Strength can also mean endurance. Are you capable of hiking for two hours? Could you do it wearing a backpack? Could you do it with another person where you may need to assist them? Any activity that engages your muscles more than usual is considered a strength exercise and increases your muscle’s strength, endurance, and size. Such activities involve working against resistance or using your body weight to include climbing stairs, weightlifting, hill walking, resistance bands, heavy gardening (shoveling), cycling, yoga, and the like.
You can use light to medium physical activity to help build muscular strength and skeletal support. Structural strength – bone, muscular – and cardiovascular endurance are all part of maintaining a minimal fitness level.
If you were caught in an active shooter incident and needed to run 100 yards, there are two common scenarios: One, that you have the strength and stamina and are fully capable of doing so, or 2. You are not, but at least you can know ahead of time that running is outside your response options skills set.
You don’t need to run a six-minute mile, but if the situation demands you to get up and move quickly away from a threat area and possibly assist others, knowing that you have the physical capacity provides you with a viable plan. If you cannot, then you need alternative action and movement plans.
Another type of strength is not related to the body but is attributed to mental fortitude, resilience, and determinism. When you must get up and go to work in the morning, and you don’t feel like it, and you want to lay in bed just another 20 minutes to catch up on some very badly needed rest, you call upon your passion, inspiration, and motivation to help you but to no avail. It is none other than mental discipline that will come to your rescue.
The combination of physical and mental strength separates those who are prepared to face the challenges of today’s current and emerging threats from those who are not.

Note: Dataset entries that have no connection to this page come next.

`src/rtl/clockport_seq.sv`:
```
// Clockport access sequencer: turns a 68000 access at $D8xxxx into timed
// chip-select / read / write strobes on the clockport and hands back a DTACK request.
module clockport_seq #(
  parameter int unsigned SETUP_CYC  = 1,
  parameter int unsigned STROBE_CYC = 4,
  parameter int unsigned HOLD_CYC   = 1
) (
  input  logic       CLK,
  input  logic       RESET,
  input  logic       _AS,
  input  logic       R_W,
  input  logic       _LDS,
  input  logic [7:0] AH,
  input  logic [7:0] D_IN,
  input  logic [7:0] DD_IN,
  output logic       _SPARE_CS,
  output logic       _IORD,
  output logic       _IOWR,
  output logic       CP_DTACK,
  output logic       CP_OVR,
  output logic [7:0] RDATA,
  output logic [7:0] WDATA,
  output logic       D0_OE,
  output logic       DD8_OE
);

  typedef enum logic [2:0] {IDLE, SETUP, STROBE, HOLD, DONE} state_t;

  localparam logic [3:0] SETUP_LOAD  = 4'(SETUP_CYC - 1);
  localparam logic [3:0] STROBE_LOAD = 4'(STROBE_CYC - 1);
  localparam logic [3:0] HOLD_LOAD   = 4'(HOLD_CYC - 1);

  state_t     r_state;
  logic [3:0] r_cnt;
  logic       r_dir;
  logic       r_dtack;
  logic       r_cs;
  logic       r_iord;
  logic       r_iowr;
  logic       r_ddoe;
  logic [7:0] r_rdata;
  logic [7:0] r_wdata;

  logic w_hit;
  logic w_toIdle;

  assign w_hit = (AH == 8'hD8);
  // Any non-idle state returns to IDLE once _AS is seen high: abort or normal end.
  assign w_toIdle = _AS && (r_state != IDLE);

  always_ff @(posedge CLK or posedge RESET) begin
    if (RESET) begin
      r_state <= IDLE;
      r_cnt   <= 4'd0;
      r_dir   <= 1'b1;
      r_dtack <= 1'b0;
      r_cs    <= 1'b1;
      r_iord  <= 1'b1;
      r_iowr  <= 1'b1;
      r_ddoe  <= 1'b0;
      r_rdata <= 8'h00;
      r_wdata <= 8'h00;
    end else if (w_toIdle) begin
      r_state <= IDLE;
      r_cnt   <= 4'd0;
      r_dtack <= 1'b0;
      r_cs    <= 1'b1;
      r_iord  <= 1'b1;
      r_iowr  <= 1'b1;
      r_ddoe  <= 1'b0;
    end else begin
      case (r_state)
        IDLE: begin
          if (!_AS && w_hit) begin
            r_state <= SETUP;
            r_cnt   <= SETUP_LOAD;
            r_dir   <= R_W;
            r_wdata <= D_IN;
            r_cs    <= 1'b0;
            r_ddoe  <= !R_W;
          end
        end
        SETUP: begin
          if (r_cnt == 4'd0) begin
            r_state <= STROBE;
            r_cnt   <= STROBE_LOAD;
            r_iord  <= !r_dir;
            r_iowr  <= r_dir;
          end else begin
            r_cnt <= r_cnt - 4'd1;
          end
        end
        STROBE: begin
          if (r_cnt == 4'd0) begin
            r_state <= HOLD;
            r_cnt   <= HOLD_LOAD;
            r_iord  <= 1'b1;
            r_iowr  <= 1'b1;
            r_dtack <= 1'b1;
            if (r_dir) r_rdata <= DD_IN;
          end else begin
            r_cnt <= r_cnt - 4'd1;
          end
        end
        HOLD: begin
          if (r_cnt == 4'd0) begin
            r_state <= DONE;
            r_cs    <= 1'b1;
            r_ddoe  <= 1'b0;
          end else begin
            r_cnt <= r_cnt - 4'd1;
          end
        end
        default: ;
      endcase
    end
  end

  assign CP_OVR    = w_hit;
  assign _SPARE_CS = r_cs;
  assign _IORD     = r_iord;
  assign _IOWR     = r_iowr;
  assign DD8_OE    = r_ddoe;
  assign RDATA     = r_rdata;
  assign WDATA     = r_wdata;
  assign CP_DTACK  = r_dtack && !_AS;
  assign D0_OE     = r_dtack && r_dir && !_AS && !_LDS;

endmodule

```
`config.mk`:
```
export PLATFORM = sky130hd
export DESIGN_NAME = clockport_seq
export DESIGN_NICKNAME = d
export VERILOG_FILES = /design/src/rtl/clockport_seq.sv
export SDC_FILE = /design/constraint.sdc
export NUM_CORES = 1
export LEC_CHECK = 0
export BUFFER_PORTS_ARGS = -buffer_cell sky130_fd_sc_hd__buf_2
export CAP_MARGIN = 20
export CORE_AREA = 2 2 59 61
export CTS_CLUSTER_DIAMETER = 50
export DETAILED_ROUTE_END_ITERATION = 10
export DIE_AREA = 0 0 61 63
export GPL_ROUTABILITY_DRIVEN = 0
export GPL_TIMING_DRIVEN = 0
export PLACE_DENSITY = 0.75
export SYNTH_ARGS = -nofsm -noshare
export SYNTH_HDL_FRONTEND = slang
export SYNTH_SLANG_ARGS = --single-unit
```
`constraint.sdc`:
```
create_clock -name CLK -period 4.5 [get_ports CLK]
set_input_delay 0.225 -clock CLK [delete_from_list [all_inputs] [get_ports CLK]]
set_output_delay 0.225 -clock CLK [all_outputs]
set_load 0.01 [all_outputs]
```
-- After elaboration in Yosys (flattened, before gate mapping)
Cells that the tools add are included.
- reduce and logical (&&, ||, !) cells: 25
- multiplexer cells: 28
- equality and inequality tests: 9
- add/sub/neg operators: 1
- bitwise logic cells: 1
- operators with widths (operator ; number):
    $mux W4 ; 5
    $pmux W4 S4 ; 1
    $mux W3 ; 5
    $ne A3 B3 Y1 const B ; 5
    $mux W1 ; 12
    $pmux W3 S4 ; 1
    $reduce_and A3 Y1 ; 4
    $reduce_bool A3 Y1 ; 3
    $eq A8 B8 Y1 const B ; 1
    $pmux W1 S2 ; 4
    $eq A3 B2 Y1 const B ; 2
    $logic_and A1 B1 Y1 ; 6
    $reduce_and A5 Y1 ; 1
    $reduce_bool A5 Y1 ; 1
    $logic_not A1 Y1 ; 4
    $logic_not A4 Y1 ; 1
    $reduce_and A4 Y1 ; 1
    $reduce_bool A2 Y1 ; 2
    $sub A4 B1 Y4 const B ; 1
    $eq A3 B1 Y1 const B ; 1
    $logic_not A3 Y1 ; 1
    $reduce_and A2 Y1 ; 1
    $not A1 Y1 ; 1
- word-level logic and storage cells: 74
- output and inout bits: 23
- register bits: 29

-- Longest topological paths before layout
Gate-level depths: netlist of run 1.
- word-level depth: 5
- depth in mapped cells: 7
- gate-level depth less buffers: 6

-- Worst setup path before layout of run 1
No wires, ideal clock.
- path type: register -> register
- start: reg r_cnt[0]
- end: reg r_cnt[1]
- setup slack: 2445 ps
- setup time: 125 ps
- data required time: 4375 ps
- period minus slack after synthesis: 2055 ps
- cell stages (with the launch flop): 8
- arrival time: 1930 ps
- path buffers: 1
- cells stage by stage: dfrtp_1 > inv_1 > ha_1 > or3b_1 > buf_2 > o311a_1 > and2_4 > mux2_4
- word-level cells in the longest chain between the ends: 4
- elaborated cells between the ends (all ways): 9
- classes of those cells: add/sub: 1; eq/ne: 1; mux: 5; reduce/logical: 2
- RTL lines (element ; line ; source):
    from (decl) ; 34 ; logic [3:0] r_cnt;
    from (signal assigned) ; 90 ; r_cnt <= r_cnt - 4'd1;
    from (signal assigned) ; 102 ; r_cnt <= r_cnt - 4'd1;
    from (signal assigned) ; 111 ; r_cnt <= r_cnt - 4'd1;
    $sub A4 B1 Y4 / $logic_not A4 Y1 (equally long branches) ; n/a ;
    $mux W4 (on tied branches) ; 106, 84, 94 ;
    $pmux W4 S4 ; 72 ; case (r_state)
    $mux W4 ; 63 ; end else if (w_toIdle) begin
Several ways; a longest one is shown, not always the timed one. The select of a mux whose other input is x is not followed.
A chain may end at the register's enable or synchronous reset.

-- Worst setup path in the final report of run 1
- start: reg r_cnt[0]
- end: reg r_rdata[0], in the netlist RDATA[0]
- word-level cells in the longest chain between the ends: 2
- RTL lines (element ; line ; source):
    $logic_not A4 Y1 ; 94 ; if (r_cnt == 4'd0) begin
    $reduce_and A4 Y1 (no line) ; n/a ;
    to (signal assigned) ; 61 ; r_rdata <= 8'h00;
    to (signal assigned) ; 100 ; if (r_dir) r_rdata <= DD_IN;
    to (decl) ; 41 ; logic [7:0] r_rdata;
Every way passes these cells.

==> results.md, run 1 <==
* Grt ovf at 0
* Most common cell after layout, fill and taps aside: buf_2
* Syn Inst Count at 127
* Leak at 0.9704 nW
* Hold Path Class: in -> reg
* Setup slack on the worst flop-to-flop path at 2.25 ns
* Cts repair resizes at 0
* Largest fanout on the critical path at 8
* Setup TNS at 0 ns
* Gate power share at 29.0%
* Row cnt at 21
* Initial Util at 45.92%
* Vias in the first global route at 1165
* # placed instances at 223
* Layout cells sized above 1 at 49.73%
* Worst R2R Start: r_cnt[0]
* Number of remaining DRC errors at 0
* Setup Buffers After CTS at 0
* R2R depth at 5
* CTS H-tree lvls at 2
* Critical Path Start Type: flip-flop
* Maxcap violations at 0
* FFs w/ async S/R, synth at 100.0%
* Worst slew pin tran at 0.6174 ns
* Max IR drop VDD at 0.0002320 V
* CP Data Required Time at 4.70 ns
* Worst setup EP type: flip-flop
* Area Growth Syn to Fin at 26.39%
* Min Tclk post-route at 2.251 ns
* Final Total Pwr at 0.0006702 W
* Die height at 63 um
* Vias at 1199
* Overall routing resource usage at 17.77%
* # fillers at 264
* DR WL/cell at 12.94 um
* Sequential power share at 47.4%
* Synth warn at 0
* Fin. max-slew vios at 0
* Fmax achieved at 444.2 MHz
* Min-Delay Endpoint: WDATA[3]
* Clk pwr share at 23.6%
* Sequential-to-total area share from yosys stat at 49.24%
* Root Driver: clkbuf_4
* Diode count at 0
* DRT iter0 DRCs at 29
* Die extent in x at 61 um
* Switching pwr at 0.0002006 W
* Dpl cell area at 1792 um2
* Syn_area_per_cell at 11.68 um2
* Clk Latency, worst-skew pair at 0.32 ns
* Vias per inst at 5.146
* Non-filler instance count after layout at 233
* First-pass GRT wire length at 5.057 mm
* Total clock sinks at 29
* DRT Wirelength at 3.015 mm
* Final Skew at 0.01140 ns
* Number of synthesized flops with an enable pin at 0
* Clock slew at reported path FFs at 0.09 ns
* Core Region at 3232 um2
* Initial antenna violation count at 0
* WHS Path Cells at 2
* Synth Register Bits at 29
* Int Power at 0.0004696 W
* Num CTS Buffers at 5
* Fin crit share at 50.02%
* Die ar. at 3843 um2
* Status: completed
* Final instance area at 1876 um2
* Worst slew margin at 58.79%
* Yosys cell types at 47
* Switching share of total power at 29.94%
* Synthesized area at 1484 um2
* HP Start: D_IN[3]
* Antenna-violating nets left at 0
* Largest net degree at the start of global routing at 30
* Synth Flop Type: dfrtp_1
* PortBufs at 50
* DP HPWL at 2.319 mm
* Clock Path Buffers at 2
* RSZ-0062 raised after global routing: false
* I/O pins at 52
* Core Util, Final at 58.03%
* Reg2reg end: RDATA[0]
* Final setup violation count at 0
* Final hold viol count at 0
* # nets final at 217
* Critical Path AT at 2.45 ns
* DR pass1 iterations at 4
* Cts hold-fix bufs at 0
* Synthesized Nets at 158
* PD cells at 357.3 nW/um2
* CTS tree: yes
* Most frequent cells in the layout: buf_2, dfrtp_1, mux2_2
* Kind of critical path: reg -> reg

The other half of the physical aptitude equation is flexibility. Flexibility plays a vital role in the physical movement in and out of vehicles, up ladders, and when assuming asymmetrical positions such as kneeling and squatting. What good is it to be the strongest person in the world if you can’t bend over and tie your own shoelaces?
Activities that improve the ability of joints and tendons to facilitate movement necessary for accomplishing basic daily tasks and physical activities are considered flexibility exercises. Such exercises can include but are not limited to martial arts (Tai Chi, Brazilian Jiujitsu et al.), yoga, daily stretching, and Pilates, to name a few.
The benefits of strength and flexibility extend beyond that of active threat preparedness. They can help maintain the ability to perform everyday tasks while decelerating bone and muscle loss associated with aging. Improving your strength and flexibility is known to help support your posture, reduce everyday aches and pains, and lower your risk of personal injury.